** Aim of the exercise **
With "from" as the search word, show every line of the material that has it.
▽
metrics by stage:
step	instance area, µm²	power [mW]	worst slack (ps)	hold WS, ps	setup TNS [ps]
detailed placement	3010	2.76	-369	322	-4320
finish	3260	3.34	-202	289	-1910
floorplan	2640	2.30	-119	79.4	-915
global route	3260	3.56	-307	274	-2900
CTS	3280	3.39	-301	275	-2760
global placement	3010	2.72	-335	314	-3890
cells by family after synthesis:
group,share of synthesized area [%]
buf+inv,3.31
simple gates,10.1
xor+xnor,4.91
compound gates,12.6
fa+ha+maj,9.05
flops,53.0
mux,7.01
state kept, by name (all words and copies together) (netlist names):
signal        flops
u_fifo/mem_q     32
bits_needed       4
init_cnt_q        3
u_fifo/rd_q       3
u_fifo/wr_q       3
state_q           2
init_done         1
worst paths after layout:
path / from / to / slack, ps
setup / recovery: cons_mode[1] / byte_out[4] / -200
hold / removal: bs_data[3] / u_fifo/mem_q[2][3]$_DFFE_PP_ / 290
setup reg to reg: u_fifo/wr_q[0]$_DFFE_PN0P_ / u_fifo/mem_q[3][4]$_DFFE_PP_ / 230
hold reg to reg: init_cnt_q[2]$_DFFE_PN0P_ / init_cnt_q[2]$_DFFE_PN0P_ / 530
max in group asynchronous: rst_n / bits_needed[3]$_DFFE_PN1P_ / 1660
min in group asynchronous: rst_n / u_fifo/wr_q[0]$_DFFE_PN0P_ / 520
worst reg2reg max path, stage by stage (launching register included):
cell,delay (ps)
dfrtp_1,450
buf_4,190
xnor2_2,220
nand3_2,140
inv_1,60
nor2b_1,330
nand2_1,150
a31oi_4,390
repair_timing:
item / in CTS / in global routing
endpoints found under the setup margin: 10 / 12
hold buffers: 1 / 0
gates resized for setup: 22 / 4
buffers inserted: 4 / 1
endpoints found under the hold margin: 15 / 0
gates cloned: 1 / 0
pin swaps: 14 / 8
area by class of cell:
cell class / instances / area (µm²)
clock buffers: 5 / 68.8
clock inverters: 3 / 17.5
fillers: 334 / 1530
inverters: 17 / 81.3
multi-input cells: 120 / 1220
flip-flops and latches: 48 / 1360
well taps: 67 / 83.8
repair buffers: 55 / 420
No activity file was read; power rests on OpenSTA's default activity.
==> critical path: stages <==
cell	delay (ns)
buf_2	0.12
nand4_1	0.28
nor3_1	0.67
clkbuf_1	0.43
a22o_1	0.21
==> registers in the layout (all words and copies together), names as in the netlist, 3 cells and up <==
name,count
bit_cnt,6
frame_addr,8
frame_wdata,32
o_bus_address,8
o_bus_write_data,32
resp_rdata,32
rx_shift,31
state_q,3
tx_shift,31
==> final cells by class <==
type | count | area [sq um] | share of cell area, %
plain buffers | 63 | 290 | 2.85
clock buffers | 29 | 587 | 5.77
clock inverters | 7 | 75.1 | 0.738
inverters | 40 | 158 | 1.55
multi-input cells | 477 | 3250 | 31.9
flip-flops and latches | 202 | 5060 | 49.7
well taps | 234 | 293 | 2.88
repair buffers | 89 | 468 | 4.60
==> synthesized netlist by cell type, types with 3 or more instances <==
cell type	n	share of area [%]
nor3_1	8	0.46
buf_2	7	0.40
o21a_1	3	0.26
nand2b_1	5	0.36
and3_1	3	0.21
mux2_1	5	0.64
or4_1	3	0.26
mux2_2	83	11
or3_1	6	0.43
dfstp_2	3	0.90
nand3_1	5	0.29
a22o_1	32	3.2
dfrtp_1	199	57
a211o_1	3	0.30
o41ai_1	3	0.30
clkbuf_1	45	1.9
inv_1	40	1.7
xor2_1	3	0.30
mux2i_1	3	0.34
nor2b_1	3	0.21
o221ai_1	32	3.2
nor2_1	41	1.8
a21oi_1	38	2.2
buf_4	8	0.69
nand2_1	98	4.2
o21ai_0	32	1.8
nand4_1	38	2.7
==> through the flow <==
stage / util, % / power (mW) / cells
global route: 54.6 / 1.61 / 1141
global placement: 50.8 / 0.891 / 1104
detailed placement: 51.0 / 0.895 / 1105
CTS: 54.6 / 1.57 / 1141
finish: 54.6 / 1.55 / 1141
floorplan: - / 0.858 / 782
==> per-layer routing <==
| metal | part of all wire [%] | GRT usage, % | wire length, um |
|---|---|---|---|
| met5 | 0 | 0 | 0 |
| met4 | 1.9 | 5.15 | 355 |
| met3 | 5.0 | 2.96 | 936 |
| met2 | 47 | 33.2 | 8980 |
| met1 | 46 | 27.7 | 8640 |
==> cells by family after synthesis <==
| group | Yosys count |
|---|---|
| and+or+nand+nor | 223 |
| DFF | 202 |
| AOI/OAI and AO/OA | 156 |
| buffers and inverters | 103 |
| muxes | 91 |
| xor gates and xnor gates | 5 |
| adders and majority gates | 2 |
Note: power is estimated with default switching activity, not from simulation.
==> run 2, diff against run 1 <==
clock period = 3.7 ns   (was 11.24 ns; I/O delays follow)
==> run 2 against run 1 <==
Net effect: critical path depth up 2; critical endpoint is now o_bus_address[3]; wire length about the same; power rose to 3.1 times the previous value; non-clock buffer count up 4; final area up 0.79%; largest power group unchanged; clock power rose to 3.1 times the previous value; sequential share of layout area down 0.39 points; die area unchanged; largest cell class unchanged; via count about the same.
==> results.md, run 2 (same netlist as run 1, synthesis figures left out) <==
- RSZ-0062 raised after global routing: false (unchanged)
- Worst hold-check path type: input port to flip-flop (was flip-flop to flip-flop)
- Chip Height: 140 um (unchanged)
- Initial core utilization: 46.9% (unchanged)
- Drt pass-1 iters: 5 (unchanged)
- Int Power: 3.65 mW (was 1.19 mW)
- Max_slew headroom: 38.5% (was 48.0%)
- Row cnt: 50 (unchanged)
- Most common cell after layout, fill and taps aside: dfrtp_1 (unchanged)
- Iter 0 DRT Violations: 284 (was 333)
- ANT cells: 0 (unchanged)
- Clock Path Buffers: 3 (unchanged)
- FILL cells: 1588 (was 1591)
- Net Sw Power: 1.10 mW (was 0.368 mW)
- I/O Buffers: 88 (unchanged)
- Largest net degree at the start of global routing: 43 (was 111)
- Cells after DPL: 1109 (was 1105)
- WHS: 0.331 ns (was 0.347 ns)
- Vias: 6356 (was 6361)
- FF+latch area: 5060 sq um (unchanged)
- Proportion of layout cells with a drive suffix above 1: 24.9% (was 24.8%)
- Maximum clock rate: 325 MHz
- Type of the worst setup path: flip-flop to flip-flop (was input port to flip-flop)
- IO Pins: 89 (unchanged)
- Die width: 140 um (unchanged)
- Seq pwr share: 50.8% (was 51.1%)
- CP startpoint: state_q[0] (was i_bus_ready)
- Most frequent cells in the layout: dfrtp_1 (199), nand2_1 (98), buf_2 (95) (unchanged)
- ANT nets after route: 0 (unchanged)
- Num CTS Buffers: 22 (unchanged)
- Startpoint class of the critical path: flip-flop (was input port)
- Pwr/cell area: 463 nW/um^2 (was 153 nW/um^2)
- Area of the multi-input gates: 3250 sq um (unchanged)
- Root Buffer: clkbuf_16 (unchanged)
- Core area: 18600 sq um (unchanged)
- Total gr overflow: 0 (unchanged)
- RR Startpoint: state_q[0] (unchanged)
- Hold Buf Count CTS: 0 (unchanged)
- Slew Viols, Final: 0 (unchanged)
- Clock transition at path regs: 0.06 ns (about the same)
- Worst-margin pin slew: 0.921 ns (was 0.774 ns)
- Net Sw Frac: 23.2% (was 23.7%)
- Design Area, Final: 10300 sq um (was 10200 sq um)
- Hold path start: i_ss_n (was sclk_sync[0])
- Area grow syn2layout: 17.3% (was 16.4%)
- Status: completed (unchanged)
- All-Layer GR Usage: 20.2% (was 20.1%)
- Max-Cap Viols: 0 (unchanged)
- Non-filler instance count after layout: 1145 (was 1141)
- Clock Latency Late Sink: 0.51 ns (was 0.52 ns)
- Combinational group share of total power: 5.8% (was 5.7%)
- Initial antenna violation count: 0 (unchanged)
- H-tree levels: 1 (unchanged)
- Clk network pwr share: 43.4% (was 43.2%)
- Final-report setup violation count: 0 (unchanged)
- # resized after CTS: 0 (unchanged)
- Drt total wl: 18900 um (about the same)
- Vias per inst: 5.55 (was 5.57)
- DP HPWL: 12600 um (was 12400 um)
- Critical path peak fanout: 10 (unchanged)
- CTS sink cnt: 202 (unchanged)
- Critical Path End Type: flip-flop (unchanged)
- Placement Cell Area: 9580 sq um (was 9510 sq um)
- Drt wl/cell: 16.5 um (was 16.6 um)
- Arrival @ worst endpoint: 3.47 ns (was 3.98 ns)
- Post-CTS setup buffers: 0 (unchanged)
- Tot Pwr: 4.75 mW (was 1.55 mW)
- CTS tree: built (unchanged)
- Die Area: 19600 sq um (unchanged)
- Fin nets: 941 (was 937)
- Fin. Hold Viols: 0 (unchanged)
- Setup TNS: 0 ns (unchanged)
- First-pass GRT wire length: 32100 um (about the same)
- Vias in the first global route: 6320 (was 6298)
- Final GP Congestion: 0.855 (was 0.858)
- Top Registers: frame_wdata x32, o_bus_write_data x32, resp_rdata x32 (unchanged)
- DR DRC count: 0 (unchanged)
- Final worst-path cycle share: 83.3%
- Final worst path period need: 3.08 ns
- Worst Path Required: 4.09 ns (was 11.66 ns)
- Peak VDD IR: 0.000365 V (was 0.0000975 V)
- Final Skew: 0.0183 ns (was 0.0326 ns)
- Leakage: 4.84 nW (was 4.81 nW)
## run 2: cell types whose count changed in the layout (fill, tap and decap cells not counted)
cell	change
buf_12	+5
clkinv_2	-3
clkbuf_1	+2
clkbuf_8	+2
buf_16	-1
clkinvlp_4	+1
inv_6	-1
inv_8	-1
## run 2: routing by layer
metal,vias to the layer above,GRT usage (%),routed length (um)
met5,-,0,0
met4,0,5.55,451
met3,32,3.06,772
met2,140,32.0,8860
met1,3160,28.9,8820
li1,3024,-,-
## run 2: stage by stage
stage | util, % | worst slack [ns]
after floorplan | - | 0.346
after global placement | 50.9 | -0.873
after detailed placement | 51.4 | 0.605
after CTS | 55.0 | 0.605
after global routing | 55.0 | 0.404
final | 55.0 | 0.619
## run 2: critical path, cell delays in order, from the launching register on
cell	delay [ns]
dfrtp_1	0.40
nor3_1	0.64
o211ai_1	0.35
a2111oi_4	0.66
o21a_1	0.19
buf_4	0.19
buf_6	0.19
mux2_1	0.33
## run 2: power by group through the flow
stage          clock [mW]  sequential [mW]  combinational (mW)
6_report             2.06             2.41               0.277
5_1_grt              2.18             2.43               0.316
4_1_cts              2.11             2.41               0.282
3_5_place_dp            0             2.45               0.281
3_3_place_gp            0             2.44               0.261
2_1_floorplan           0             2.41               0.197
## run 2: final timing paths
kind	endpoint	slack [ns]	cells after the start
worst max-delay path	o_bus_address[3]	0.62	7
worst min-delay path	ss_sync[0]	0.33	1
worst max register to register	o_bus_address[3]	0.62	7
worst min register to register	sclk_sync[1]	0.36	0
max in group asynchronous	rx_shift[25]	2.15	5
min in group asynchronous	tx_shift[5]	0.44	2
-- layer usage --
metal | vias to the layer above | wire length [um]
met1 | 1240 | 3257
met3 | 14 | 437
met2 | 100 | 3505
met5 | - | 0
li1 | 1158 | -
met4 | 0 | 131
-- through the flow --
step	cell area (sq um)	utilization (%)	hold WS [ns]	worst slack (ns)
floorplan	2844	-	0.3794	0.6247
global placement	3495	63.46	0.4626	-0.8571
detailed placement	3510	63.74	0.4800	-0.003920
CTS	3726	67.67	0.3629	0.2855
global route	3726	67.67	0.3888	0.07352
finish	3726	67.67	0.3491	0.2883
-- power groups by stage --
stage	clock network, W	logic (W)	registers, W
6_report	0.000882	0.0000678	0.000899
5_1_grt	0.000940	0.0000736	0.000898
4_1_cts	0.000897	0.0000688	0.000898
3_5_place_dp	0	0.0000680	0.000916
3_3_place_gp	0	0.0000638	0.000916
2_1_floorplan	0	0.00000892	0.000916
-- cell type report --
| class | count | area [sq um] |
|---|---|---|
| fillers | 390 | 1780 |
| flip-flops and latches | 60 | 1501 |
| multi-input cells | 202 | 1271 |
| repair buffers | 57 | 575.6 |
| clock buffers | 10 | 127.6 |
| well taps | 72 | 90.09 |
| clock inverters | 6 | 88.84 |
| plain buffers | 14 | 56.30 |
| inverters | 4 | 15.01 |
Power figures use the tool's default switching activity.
△
** Solution to this exercise **
path / from / to / slack, ps
Note: power is estimated with default switching activity, not from simulation.
## run 2: critical path, cell delays in order, from the launching register on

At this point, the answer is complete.